HinesLab Inc., have developed a Cylindrical Catadiotropic Infinity Display (CCID) that employs thin section, astigmatic lenses, beam splitters and polarisers to reduce the weight and size of the system. Although a clever arrangement offering a broader angular view, the depth of the optical arrangement (stacked optics) likely restricts or precludes its use in many applications such as to be found in the entertainment industry, advertising and quite significantly, the domestic sector.
The above problem is addressed in WO 2005/124428 filed by Dr Amitai Yaakov by offering spectacles that like many helmet mounted systems today, use total internal reflection to bounce an image within a transparent light guide toward a reflective interface. This allows the image to break out or “uncouple” from the light guide whilst simultaneously directing it toward the wearer's eye. In the case of WO 2005/124428, the reflective interface is a stack of partially reflective surfaces that are angled toward the wearer. These systems are ideal for “beaming” images into a recipient's eye but are not designed for, nor lend themselves to, large multi-viewer displays for several reasons. First, the reflective surfaces incorporated into the light guide would make it expensive and difficult to fabricate if scaled up to the dimensions of a conventional flat screen display. Secondly, said juxtaposed partially reflective surfaces will begin to impinge or separate from one another as you move your head from side to side, creating unwelcome image artefacts.
Other infinity display technologies are intended for use in “head up displays” (HUD's).
U.S. Pat. Nos. 1,538,545; 4,711,512 and 5,076,664 relate to HUDs that use light guides and uncoupling optics to present a collimated image to a pilot's eye(s). However, each of these is clearly limited in terms of their display width as they are designed to collimate a SLM's image using centrally stacked collimating lenses comparable in width to the display's entrance pupil, thus a wide screen would necessitate a wide objective (or centrally stacked lenses) situated at a commensurately distant focal point. As in WO2005/124428 above, the issue of display width is not directly addressed, probably because it is not a requirement, such devices being geared specifically to the visual field of a single user.
High specification, large, multi-viewer infinity displays in existence today would appear to be at best of comparable size to the HinesLab CCID which, as mentioned earlier, is ideal for cockpit scene simulation but is arguably not thin enough in profile to satisfy the full breadth of many potential applications.

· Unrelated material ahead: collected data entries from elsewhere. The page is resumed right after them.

`src/rtl/gpio_edge_pkg.sv`:
```
package gpio_edge_pkg;
  localparam int ADDR_W = 3;

  typedef enum logic [ADDR_W-1:0] {
    RA_PIN  = 3'd0,
    RA_DOUT = 3'd1,
    RA_DIR  = 3'd2,
    RA_CTL  = 3'd3,
    RA_EVT  = 3'd4,
    RA_STAT = 3'd5,
    RA_MASK = 3'd6
  } reg_addr_e;

  localparam int SRC_KBD = 0;
  localparam int SRC_EVT = 1;
  localparam int NSRC    = 2;
endpackage

```
`src/rtl/gpio_sync_sampler.sv`:
```
module gpio_sync_sampler #(
  parameter int W = 16
) (
  input  logic         clk,
  input  logic         rst,
  input  logic         ce,
  input  logic [W-1:0] pad_in,
  output logic [W-1:0] s_new,
  output logic [W-1:0] s_old,
  output logic         pair_ok
);
  logic v0_q, v1_q;

  generate
    for (genvar i = 0; i < W; i++) begin : g_bit
      logic m1_q, m2_q;
      always_ff @(posedge clk) begin
        if (rst) begin
          m1_q <= 1'b0;
          m2_q <= 1'b0;
        end else if (ce) begin
          m1_q <= pad_in[i];
          m2_q <= m1_q;
        end
      end
      assign s_new[i] = m1_q;
      assign s_old[i] = m2_q;
    end
  endgenerate

  always_ff @(posedge clk) begin
    if (rst) begin
      v0_q <= 1'b0;
      v1_q <= 1'b0;
    end else begin
      v0_q <= ce;
      v1_q <= ce & v0_q;
    end
  end

  assign pair_ok = v1_q;
endmodule

```
`src/rtl/gpio_edge_evt.sv`:
```
module gpio_edge_evt #(
  parameter int W  = 16,
  parameter int PW = $clog2(W)
) (
  input  logic          clk,
  input  logic          rst,
  input  logic          shift,
  input  logic          pair_ok,
  input  logic [W-1:0]  s_new,
  input  logic [W-1:0]  s_old,
  input  logic          evt_en,
  input  logic [PW-1:0] evt_pin,
  input  logic          evt_rise,
  input  logic          clr,
  output logic          pend
);
  logic nb, ob, hit;

  always_comb begin
    nb  = s_new[evt_pin];
    ob  = s_old[evt_pin];
    hit = shift & pair_ok & evt_en & (evt_rise ? (nb & ~ob) : (~nb & ob));
  end

  // A fresh edge outranks the clear from a concurrent status read.
  always_ff @(posedge clk) begin
    if (rst)      pend <= 1'b0;
    else if (hit) pend <= 1'b1;
    else if (clr) pend <= 1'b0;
  end
endmodule

```
`src/rtl/gpio_irq_ctl.sv`:
```
module gpio_irq_ctl #(
  parameter int NS = 2
) (
  input  logic          clk,
  input  logic          rst,
  input  logic          kbd_req,
  input  logic          evt_pend,
  input  logic [NS-1:0] mask,
  output logic [NS-1:0] status,
  output logic          irq
);
  logic kbd_q;

  always_ff @(posedge clk) begin
    if (rst) kbd_q <= 1'b0;
    else     kbd_q <= kbd_req;
  end

  always_comb begin
    status    = '0;
    status[0] = kbd_q;
    status[1] = evt_pend;
  end

  always_ff @(posedge clk) begin
    if (rst) irq <= 1'b0;
    else     irq <= |(status & ~mask);
  end
endmodule

```
`src/rtl/gpio_edge_port.sv`:
```
module gpio_edge_port
  import gpio_edge_pkg::*;
#(
  parameter int PINS   = 16,
  parameter int DW     = 16,
  parameter int CE_BIT = 5
) (
  input  logic              clk,
  input  logic              rst,
  input  logic [ADDR_W-1:0] bus_addr,
  input  logic              bus_wr,
  input  logic              bus_rd,
  input  logic [DW-1:0]     bus_wdata,
  output logic [DW-1:0]     bus_rdata,
  input  logic [PINS-1:0]   pad_in,
  output logic [PINS-1:0]   pad_out,
  output logic [PINS-1:0]   pad_oe,
  input  logic              kbd_req,
  output logic              irq
);
  localparam int PW    = $clog2(PINS);
  localparam int EVT_W = PW + 2;

  logic [PINS-1:0]  dout_q, dir_q;
  logic             ce_q;
  logic [EVT_W-1:0] evt_q;
  logic [NSRC-1:0]  mask_q;
  logic [PINS-1:0]  samp_new, samp_old;
  logic             pair_ok, evt_pend, stat_rd;
  logic [NSRC-1:0]  status;
  logic [DW-1:0]    rd_val;

  always_ff @(posedge clk) begin
    if (rst) begin
      dout_q <= '0;
      dir_q  <= '1;
      ce_q   <= 1'b0;
      evt_q  <= '0;
      mask_q <= '1;
    end else if (bus_wr) begin
      case (bus_addr)
        RA_DOUT: dout_q <= bus_wdata[PINS-1:0];
        RA_DIR:  dir_q  <= bus_wdata[PINS-1:0];
        RA_CTL:  ce_q   <= bus_wdata[CE_BIT];
        RA_EVT:  evt_q  <= bus_wdata[EVT_W-1:0];
        RA_MASK: mask_q <= bus_wdata[NSRC-1:0];
        default: ;
      endcase
    end
  end

  gpio_sync_sampler #(.W(PINS)) u_samp (
    .clk(clk), .rst(rst), .ce(ce_q), .pad_in(pad_in),
    .s_new(samp_new), .s_old(samp_old), .pair_ok(pair_ok)
  );

  assign stat_rd = bus_rd && (bus_addr == RA_STAT);

  gpio_edge_evt #(.W(PINS), .PW(PW)) u_evt (
    .clk(clk), .rst(rst), .shift(ce_q), .pair_ok(pair_ok),
    .s_new(samp_new), .s_old(samp_old),
    .evt_en(evt_q[0]), .evt_pin(evt_q[PW:1]), .evt_rise(evt_q[PW+1]),
    .clr(stat_rd), .pend(evt_pend)
  );

  gpio_irq_ctl #(.NS(NSRC)) u_irq (
    .clk(clk), .rst(rst), .kbd_req(kbd_req), .evt_pend(evt_pend),
    .mask(mask_q), .status(status), .irq(irq)
  );

  always_comb begin
    rd_val = '0;
    case (bus_addr)
      RA_PIN:  rd_val[PINS-1:0]  = samp_old;
      RA_DOUT: rd_val[PINS-1:0]  = dout_q;
      RA_DIR:  rd_val[PINS-1:0]  = dir_q;
      RA_CTL:  rd_val[CE_BIT]    = ce_q;
      RA_EVT:  rd_val[EVT_W-1:0] = evt_q;
      RA_STAT: rd_val[NSRC-1:0]  = status;
      RA_MASK: rd_val[NSRC-1:0]  = mask_q;
      default: ;
    endcase
  end

  always_ff @(posedge clk) begin
    if (rst)         bus_rdata <= '0;
    else if (bus_rd) bus_rdata <= rd_val;
    else             bus_rdata <= '0;
  end

  assign pad_out = dout_q;
  assign pad_oe  = ~dir_q;
endmodule

```
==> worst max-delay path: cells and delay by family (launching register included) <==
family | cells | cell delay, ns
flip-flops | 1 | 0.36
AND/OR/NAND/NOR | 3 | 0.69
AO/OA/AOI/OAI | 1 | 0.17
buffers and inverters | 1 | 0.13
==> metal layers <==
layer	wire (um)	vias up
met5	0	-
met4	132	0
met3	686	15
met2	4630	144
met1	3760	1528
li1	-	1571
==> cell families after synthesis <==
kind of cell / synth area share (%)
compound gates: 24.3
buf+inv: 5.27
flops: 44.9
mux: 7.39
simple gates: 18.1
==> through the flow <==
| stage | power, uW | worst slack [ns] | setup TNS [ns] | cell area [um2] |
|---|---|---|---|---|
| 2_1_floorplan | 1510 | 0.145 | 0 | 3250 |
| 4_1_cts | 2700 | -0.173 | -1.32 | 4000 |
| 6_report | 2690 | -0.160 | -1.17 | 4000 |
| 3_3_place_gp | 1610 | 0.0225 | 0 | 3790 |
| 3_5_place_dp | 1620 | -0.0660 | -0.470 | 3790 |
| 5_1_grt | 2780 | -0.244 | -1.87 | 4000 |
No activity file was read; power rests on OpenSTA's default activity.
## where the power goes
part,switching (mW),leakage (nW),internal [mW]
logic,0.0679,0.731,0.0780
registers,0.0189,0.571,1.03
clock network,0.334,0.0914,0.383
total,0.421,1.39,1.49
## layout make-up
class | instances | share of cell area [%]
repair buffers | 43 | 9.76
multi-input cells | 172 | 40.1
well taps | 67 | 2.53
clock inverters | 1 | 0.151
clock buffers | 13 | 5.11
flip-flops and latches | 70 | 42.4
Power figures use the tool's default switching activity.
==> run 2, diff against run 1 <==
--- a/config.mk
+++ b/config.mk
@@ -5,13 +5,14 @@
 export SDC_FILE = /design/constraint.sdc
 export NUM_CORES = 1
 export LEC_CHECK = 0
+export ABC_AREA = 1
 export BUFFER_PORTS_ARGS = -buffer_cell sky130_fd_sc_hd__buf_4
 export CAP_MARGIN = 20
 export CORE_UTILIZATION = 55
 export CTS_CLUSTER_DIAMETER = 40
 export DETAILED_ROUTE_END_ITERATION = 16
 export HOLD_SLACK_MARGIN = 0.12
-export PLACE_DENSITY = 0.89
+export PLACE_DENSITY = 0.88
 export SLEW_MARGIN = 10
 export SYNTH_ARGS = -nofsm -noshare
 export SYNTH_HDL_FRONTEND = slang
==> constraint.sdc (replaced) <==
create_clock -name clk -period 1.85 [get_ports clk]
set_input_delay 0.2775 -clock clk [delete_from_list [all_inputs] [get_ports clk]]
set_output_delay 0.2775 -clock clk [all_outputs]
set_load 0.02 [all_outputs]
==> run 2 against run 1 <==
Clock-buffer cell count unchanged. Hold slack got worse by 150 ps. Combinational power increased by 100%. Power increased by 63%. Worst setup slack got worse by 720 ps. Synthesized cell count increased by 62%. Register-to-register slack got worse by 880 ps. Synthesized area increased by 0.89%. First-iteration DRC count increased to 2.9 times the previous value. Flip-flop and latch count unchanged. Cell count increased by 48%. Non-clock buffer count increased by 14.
==> config.mk <==
export PLATFORM = sky130hd
export DESIGN_NAME = line_dir_arbiter
export DESIGN_NICKNAME = d
export VERILOG_FILES = /design/src/rtl/arb_pkg.sv /design/src/rtl/line_sync.sv /design/src/rtl/edge_track.sv /design/src/rtl/cycle_timer.sv /design/src/rtl/arb_fsm.sv /design/src/rtl/line_dir_arbiter.sv
export SDC_FILE = /design/constraint.sdc
export NUM_CORES = 1
export LEC_CHECK = 0
export BUFFER_PORTS_ARGS = -buffer_cell sky130_fd_sc_hd__buf_2
export CAP_MARGIN = 20
export CORE_MARGIN = 2
export CORE_UTILIZATION = 30
export DETAILED_ROUTE_END_ITERATION = 8
export HOLD_SLACK_MARGIN = 0.03
export PLACE_DENSITY = 0.52
export SLEW_MARGIN = 20
export SYNTH_ARGS = -nofsm -noshare
export SYNTH_HDL_FRONTEND = slang
export SYNTH_SLANG_ARGS = --single-unit
export TNS_END_PERCENT = 50
==> constraint.sdc <==
create_clock -name clk -period 3.1 [get_ports clk]
set_input_delay 0.62 -clock clk [delete_from_list [all_inputs] [get_ports clk]]
set_output_delay 0.62 -clock clk [all_outputs]
set_load 0.05 [all_outputs]
==> src/rtl/arb_pkg.sv <==
// Package: shared types for the line direction arbiter.
// Assumes: side index 0 is the controller line and index 1 is the card line.
package arb_pkg;

    typedef enum logic [1:0] {
        ST_IDLE      = 2'd0,
        ST_WAIT      = 2'd1,
        ST_SLAVE_LOW = 2'd2,
        ST_PULLUP    = 2'd3
    } arb_state_t;

    typedef enum logic {
        SIDE_CTL = 1'b0,
        SIDE_CRD = 1'b1
    } side_t;

endpackage
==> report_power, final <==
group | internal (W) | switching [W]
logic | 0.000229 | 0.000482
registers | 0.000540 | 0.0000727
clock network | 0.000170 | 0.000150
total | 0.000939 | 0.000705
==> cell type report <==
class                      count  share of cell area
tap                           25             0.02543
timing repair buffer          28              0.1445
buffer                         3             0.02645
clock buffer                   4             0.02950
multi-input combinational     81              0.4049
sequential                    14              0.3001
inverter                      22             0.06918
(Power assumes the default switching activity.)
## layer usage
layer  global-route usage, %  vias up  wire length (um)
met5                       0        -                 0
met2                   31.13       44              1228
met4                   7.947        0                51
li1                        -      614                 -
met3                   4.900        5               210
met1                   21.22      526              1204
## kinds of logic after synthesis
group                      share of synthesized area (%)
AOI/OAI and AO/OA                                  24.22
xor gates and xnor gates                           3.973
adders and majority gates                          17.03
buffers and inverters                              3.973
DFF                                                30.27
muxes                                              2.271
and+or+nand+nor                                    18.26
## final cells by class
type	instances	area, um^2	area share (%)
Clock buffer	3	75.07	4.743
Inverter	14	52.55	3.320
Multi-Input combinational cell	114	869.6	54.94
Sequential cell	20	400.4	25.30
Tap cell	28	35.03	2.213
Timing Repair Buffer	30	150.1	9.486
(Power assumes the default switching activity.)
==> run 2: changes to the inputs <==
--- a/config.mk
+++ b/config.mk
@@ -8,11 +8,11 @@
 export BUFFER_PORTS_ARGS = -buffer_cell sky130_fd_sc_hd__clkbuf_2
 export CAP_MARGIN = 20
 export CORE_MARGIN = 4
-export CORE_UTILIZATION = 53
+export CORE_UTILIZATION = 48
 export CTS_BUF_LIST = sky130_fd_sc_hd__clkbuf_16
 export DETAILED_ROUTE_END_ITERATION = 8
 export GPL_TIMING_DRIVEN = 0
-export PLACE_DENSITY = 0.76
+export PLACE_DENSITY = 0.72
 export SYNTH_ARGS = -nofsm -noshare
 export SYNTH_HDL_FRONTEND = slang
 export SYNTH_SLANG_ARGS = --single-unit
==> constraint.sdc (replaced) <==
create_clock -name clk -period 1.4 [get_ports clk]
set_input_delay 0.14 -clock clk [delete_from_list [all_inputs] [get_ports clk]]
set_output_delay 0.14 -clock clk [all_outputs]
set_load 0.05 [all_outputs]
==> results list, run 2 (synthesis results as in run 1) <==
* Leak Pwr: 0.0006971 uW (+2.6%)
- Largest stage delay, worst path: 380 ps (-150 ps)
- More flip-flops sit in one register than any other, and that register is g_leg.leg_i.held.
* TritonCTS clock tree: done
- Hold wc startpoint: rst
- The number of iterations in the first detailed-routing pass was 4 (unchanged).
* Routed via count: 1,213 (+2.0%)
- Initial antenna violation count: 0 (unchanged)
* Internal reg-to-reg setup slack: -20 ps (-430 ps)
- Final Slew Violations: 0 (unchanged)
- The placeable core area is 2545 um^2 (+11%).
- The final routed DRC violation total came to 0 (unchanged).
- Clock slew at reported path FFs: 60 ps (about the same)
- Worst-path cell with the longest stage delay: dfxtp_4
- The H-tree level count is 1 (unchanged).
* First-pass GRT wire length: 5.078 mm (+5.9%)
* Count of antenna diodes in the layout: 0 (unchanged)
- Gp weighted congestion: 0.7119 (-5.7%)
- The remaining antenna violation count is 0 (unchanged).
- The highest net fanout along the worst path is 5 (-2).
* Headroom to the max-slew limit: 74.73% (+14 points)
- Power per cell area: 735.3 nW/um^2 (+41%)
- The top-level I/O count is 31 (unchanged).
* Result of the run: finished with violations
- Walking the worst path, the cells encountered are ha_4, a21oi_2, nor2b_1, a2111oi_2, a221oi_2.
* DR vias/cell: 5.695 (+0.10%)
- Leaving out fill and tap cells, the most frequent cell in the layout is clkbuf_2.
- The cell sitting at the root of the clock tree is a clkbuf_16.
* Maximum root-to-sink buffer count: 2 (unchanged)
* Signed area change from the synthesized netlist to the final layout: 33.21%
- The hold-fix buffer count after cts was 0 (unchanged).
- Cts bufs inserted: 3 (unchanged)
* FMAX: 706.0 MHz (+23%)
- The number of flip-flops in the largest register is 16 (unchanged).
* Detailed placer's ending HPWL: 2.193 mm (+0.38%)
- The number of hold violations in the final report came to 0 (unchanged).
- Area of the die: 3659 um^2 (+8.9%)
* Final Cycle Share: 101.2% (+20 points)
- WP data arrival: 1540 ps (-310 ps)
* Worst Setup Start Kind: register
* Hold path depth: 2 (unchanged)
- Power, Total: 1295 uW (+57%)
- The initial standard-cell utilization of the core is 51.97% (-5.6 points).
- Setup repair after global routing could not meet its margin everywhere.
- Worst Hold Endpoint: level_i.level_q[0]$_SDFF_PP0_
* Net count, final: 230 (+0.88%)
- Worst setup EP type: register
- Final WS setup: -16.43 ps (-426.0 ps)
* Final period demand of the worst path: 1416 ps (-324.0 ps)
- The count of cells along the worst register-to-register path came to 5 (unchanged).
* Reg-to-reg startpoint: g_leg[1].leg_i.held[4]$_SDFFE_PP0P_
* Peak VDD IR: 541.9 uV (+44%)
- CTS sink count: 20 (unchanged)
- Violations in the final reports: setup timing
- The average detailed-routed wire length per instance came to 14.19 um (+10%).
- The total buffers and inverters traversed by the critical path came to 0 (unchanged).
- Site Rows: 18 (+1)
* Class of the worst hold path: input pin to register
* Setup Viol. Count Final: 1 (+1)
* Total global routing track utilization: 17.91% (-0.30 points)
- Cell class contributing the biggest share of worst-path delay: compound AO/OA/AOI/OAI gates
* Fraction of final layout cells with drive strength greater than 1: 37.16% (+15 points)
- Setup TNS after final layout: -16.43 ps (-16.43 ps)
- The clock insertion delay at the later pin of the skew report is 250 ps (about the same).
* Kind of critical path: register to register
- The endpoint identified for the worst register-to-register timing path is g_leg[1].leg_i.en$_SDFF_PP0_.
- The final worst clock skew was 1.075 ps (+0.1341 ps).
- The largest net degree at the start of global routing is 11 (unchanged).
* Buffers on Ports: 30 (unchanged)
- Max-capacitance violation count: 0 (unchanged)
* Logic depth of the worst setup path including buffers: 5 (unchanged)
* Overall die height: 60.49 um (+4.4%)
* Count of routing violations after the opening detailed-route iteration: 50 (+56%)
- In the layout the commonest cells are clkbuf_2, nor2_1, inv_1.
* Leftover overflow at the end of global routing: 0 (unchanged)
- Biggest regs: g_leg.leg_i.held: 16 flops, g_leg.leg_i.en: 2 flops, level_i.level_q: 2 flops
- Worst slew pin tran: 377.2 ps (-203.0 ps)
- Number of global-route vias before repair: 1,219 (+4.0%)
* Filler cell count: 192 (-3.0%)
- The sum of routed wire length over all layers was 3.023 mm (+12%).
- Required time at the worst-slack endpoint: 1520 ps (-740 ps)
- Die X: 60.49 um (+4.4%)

Indeed, the adoption of thin profile infinity display systems by the domestic sector would turn it from an abstruse technology to an every day, broad application, visual display device, most likely in the form of a “deep-view TV” and/or an “infinity window”. The latter would effectively render a scene e.g. a rural landscape as if it were at infinity focus, creating the illusion of a “real scene” existing beyond the display as if one were looking through an actual window.
Other applications abound. A thin profile or to use today's nomenclature “flat-screen” infinity display, would enhance the immersive experience of high-end arcade machines, proprietary game consoles and other entertainment oriented systems that rely on taking the user one step closer to “reality”, by offering a convincing simulation. If autostereoscopic images were included, then the visual experience would be even more exciting.